Lines holding the word "engine" are the ones to copy from the data below.
============
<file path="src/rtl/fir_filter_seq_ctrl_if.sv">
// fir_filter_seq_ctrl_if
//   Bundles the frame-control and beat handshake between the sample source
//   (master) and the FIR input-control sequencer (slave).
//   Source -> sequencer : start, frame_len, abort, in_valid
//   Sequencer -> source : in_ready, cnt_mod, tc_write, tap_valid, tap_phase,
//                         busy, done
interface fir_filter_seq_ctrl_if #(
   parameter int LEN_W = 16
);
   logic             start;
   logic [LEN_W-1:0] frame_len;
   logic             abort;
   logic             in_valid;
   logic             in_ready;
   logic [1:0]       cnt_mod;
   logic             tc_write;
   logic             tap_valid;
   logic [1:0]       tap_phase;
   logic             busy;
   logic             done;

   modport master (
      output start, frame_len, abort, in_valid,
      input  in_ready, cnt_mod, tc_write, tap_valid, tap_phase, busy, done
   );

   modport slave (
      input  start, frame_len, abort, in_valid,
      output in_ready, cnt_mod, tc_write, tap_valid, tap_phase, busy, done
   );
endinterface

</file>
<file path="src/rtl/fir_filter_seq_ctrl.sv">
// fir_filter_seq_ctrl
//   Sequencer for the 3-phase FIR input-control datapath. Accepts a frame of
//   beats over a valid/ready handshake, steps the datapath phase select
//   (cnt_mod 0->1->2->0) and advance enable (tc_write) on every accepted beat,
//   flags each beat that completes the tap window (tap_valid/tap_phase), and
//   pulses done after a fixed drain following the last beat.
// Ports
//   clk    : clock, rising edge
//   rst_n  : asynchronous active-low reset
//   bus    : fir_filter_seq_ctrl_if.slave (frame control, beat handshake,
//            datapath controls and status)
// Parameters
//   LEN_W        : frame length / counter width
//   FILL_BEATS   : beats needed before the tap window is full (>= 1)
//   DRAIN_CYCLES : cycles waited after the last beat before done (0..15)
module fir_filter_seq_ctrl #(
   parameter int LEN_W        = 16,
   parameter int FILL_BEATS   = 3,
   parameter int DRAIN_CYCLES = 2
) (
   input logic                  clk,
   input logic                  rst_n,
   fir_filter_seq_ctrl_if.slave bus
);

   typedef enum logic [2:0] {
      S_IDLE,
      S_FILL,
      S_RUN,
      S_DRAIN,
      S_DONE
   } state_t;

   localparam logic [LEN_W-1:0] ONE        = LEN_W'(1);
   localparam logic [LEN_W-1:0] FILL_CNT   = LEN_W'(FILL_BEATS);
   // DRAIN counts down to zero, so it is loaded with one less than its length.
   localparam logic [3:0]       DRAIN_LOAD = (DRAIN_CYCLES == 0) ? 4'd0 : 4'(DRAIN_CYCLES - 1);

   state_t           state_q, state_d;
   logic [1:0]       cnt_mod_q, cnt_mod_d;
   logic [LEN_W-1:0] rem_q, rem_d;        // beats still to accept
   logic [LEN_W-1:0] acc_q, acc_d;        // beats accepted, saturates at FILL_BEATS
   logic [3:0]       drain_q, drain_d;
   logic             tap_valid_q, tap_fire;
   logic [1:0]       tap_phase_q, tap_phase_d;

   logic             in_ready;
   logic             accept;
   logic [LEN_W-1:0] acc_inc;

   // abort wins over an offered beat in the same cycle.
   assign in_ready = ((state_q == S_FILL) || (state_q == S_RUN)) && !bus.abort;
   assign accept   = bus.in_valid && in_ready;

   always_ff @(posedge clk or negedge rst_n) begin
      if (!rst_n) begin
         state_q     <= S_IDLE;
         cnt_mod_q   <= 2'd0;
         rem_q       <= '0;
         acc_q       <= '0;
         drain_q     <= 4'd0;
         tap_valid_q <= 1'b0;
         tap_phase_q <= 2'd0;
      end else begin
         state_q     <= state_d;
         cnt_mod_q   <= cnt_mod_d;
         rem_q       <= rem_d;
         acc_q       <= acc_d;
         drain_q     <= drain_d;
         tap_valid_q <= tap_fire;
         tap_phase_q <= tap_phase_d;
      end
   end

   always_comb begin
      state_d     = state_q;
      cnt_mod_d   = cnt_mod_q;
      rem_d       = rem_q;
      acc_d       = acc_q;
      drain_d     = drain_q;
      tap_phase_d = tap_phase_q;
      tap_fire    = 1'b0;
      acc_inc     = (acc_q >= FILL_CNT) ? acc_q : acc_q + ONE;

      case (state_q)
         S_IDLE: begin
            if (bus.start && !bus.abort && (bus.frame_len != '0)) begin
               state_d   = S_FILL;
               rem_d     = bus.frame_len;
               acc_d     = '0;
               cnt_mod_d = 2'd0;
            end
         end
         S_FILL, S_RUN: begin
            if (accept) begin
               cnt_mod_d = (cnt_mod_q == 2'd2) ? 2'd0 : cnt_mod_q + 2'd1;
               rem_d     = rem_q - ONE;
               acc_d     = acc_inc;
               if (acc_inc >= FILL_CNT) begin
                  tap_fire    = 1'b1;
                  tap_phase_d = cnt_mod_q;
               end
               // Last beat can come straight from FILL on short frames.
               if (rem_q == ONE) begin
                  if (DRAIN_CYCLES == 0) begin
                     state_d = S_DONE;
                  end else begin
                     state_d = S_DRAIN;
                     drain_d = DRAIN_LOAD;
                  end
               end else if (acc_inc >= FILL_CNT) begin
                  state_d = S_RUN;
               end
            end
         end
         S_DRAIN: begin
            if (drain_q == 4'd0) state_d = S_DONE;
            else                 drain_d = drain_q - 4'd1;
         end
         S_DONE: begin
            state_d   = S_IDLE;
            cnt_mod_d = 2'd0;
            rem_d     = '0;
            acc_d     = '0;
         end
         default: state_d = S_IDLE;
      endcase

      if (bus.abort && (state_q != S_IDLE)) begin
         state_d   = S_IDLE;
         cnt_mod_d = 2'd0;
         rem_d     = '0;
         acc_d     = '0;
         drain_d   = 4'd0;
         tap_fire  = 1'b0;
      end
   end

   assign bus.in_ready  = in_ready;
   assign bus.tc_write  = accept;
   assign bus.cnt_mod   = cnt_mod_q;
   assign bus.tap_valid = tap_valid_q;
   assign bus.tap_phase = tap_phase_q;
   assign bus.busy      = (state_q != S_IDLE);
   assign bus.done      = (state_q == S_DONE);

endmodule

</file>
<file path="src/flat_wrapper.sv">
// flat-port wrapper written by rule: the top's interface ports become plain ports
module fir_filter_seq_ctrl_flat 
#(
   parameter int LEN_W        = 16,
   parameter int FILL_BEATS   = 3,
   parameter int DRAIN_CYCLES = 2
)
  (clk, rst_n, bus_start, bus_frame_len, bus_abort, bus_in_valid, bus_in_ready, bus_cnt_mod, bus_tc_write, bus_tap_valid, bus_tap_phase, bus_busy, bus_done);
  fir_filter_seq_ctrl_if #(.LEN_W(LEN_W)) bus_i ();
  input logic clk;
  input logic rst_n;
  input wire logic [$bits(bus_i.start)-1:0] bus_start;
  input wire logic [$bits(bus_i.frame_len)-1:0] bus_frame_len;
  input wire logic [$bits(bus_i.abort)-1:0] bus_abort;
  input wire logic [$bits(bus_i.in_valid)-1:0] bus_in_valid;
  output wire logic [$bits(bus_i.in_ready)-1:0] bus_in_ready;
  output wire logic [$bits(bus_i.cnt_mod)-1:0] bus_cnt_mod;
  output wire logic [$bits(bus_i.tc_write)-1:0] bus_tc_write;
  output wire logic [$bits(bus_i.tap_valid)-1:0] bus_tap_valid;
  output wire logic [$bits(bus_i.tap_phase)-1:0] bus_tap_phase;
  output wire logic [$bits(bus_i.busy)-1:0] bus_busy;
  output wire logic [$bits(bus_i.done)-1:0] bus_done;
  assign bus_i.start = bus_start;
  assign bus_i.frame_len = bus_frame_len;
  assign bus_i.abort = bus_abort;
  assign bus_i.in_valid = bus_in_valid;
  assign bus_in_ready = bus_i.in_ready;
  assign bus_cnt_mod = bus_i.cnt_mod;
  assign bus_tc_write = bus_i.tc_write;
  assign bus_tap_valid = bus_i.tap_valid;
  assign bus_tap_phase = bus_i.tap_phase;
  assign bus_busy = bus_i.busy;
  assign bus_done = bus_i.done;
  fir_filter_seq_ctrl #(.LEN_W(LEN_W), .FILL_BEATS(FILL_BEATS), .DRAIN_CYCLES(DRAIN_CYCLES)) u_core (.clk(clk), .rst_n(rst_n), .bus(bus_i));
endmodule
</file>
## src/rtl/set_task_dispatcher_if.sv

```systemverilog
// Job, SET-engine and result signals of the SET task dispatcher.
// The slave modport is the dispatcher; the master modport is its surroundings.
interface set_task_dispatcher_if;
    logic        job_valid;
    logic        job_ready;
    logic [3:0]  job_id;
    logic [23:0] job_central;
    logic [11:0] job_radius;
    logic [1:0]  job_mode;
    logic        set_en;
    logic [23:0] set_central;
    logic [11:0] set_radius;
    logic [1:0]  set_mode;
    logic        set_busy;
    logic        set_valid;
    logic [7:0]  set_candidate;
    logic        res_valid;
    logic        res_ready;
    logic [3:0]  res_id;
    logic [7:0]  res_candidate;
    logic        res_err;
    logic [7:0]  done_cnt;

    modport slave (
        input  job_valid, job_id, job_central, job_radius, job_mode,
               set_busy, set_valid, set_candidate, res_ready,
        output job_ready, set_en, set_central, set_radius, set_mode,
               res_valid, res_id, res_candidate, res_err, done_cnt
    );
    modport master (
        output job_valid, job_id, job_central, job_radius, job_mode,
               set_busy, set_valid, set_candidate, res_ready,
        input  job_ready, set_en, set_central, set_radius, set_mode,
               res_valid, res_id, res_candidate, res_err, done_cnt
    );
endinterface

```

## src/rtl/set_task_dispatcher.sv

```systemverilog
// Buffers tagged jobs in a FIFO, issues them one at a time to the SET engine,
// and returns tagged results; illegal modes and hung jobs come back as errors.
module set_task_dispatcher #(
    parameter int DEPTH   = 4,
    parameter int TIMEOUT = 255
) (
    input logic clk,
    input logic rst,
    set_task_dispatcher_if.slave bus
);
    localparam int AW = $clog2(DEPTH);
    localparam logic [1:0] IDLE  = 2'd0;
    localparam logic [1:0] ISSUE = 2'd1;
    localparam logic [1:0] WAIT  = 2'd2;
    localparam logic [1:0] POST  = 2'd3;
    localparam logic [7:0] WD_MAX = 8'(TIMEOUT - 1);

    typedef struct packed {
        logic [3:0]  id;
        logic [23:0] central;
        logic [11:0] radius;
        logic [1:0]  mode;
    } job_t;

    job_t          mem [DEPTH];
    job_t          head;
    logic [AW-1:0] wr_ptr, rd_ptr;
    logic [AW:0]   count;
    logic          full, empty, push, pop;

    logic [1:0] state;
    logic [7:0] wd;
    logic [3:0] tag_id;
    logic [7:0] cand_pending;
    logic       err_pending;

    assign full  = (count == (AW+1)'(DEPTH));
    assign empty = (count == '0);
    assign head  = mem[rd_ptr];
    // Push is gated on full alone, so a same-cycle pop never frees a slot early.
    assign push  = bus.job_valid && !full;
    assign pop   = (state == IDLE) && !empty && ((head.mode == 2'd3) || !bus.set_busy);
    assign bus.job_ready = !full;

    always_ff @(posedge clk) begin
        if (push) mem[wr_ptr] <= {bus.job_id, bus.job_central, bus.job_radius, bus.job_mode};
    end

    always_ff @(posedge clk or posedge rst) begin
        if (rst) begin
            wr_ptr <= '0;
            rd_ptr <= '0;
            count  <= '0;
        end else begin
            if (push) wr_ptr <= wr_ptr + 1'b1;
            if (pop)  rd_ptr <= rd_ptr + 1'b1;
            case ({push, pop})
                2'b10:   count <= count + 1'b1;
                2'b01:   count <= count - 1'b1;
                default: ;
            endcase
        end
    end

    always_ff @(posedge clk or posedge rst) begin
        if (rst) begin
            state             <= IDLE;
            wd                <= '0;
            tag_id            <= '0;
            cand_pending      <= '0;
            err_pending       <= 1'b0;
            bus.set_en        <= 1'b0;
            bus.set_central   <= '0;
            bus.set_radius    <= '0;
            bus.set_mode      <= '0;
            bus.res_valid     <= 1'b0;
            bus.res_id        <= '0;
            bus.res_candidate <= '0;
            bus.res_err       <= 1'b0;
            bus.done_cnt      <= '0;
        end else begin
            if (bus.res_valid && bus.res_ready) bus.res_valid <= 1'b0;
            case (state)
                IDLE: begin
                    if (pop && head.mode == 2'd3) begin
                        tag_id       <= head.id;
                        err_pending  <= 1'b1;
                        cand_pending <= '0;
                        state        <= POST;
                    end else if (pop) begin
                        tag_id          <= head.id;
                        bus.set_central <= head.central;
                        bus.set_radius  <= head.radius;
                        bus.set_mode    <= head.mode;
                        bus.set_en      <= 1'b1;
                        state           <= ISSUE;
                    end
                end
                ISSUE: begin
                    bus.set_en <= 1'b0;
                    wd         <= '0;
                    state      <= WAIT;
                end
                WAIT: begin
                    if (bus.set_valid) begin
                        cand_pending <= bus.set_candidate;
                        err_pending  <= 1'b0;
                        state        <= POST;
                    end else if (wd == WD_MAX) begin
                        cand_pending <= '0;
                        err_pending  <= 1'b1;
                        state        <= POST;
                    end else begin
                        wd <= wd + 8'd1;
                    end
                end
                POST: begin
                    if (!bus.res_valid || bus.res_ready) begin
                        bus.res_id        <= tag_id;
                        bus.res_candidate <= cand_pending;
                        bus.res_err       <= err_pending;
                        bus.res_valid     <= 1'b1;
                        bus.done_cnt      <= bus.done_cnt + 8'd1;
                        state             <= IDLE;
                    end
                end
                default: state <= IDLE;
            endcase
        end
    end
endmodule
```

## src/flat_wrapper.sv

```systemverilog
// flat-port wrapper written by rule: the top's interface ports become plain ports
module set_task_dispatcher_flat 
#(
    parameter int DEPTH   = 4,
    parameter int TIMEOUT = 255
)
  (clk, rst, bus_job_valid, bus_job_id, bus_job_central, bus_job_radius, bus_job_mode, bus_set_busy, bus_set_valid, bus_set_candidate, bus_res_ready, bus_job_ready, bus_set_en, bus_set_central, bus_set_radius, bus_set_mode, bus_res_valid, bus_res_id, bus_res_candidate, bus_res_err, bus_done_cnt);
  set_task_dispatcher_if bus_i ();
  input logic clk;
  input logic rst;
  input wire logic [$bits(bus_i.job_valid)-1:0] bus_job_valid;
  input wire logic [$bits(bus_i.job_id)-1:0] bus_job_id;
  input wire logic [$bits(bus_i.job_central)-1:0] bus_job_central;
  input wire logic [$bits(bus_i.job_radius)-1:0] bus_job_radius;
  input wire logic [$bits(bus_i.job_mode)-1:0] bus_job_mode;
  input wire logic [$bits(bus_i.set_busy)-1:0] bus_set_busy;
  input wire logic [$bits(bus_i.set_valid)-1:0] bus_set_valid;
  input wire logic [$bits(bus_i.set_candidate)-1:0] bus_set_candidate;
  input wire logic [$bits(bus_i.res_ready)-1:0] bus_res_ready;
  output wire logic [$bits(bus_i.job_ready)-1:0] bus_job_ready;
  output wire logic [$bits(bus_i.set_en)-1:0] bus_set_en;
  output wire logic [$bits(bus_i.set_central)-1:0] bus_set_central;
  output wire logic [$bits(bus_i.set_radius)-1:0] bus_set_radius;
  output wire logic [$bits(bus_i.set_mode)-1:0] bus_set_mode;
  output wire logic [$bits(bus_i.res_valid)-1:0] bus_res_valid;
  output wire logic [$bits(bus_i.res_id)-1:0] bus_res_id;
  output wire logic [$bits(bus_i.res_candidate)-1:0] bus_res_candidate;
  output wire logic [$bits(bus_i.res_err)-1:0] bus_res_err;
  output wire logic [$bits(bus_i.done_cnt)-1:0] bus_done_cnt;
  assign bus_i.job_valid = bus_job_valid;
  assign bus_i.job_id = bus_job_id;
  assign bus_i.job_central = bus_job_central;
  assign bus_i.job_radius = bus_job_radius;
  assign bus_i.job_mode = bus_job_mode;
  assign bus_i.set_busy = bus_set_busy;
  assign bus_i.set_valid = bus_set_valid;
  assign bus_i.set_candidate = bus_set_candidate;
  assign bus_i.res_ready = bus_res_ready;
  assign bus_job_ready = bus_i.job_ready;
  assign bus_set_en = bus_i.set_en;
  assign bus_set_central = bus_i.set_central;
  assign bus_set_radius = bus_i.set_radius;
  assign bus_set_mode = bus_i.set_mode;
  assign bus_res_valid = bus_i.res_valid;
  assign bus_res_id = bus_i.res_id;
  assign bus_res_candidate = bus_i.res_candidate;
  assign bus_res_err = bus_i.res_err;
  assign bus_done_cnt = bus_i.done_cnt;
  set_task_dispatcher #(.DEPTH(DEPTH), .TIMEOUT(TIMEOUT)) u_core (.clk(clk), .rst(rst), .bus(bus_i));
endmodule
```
============
** EXERCISE ANSWER **
// Job, SET-engine and result signals of the SET task dispatcher.
// Buffers tagged jobs in a FIFO, issues them one at a time to the SET engine,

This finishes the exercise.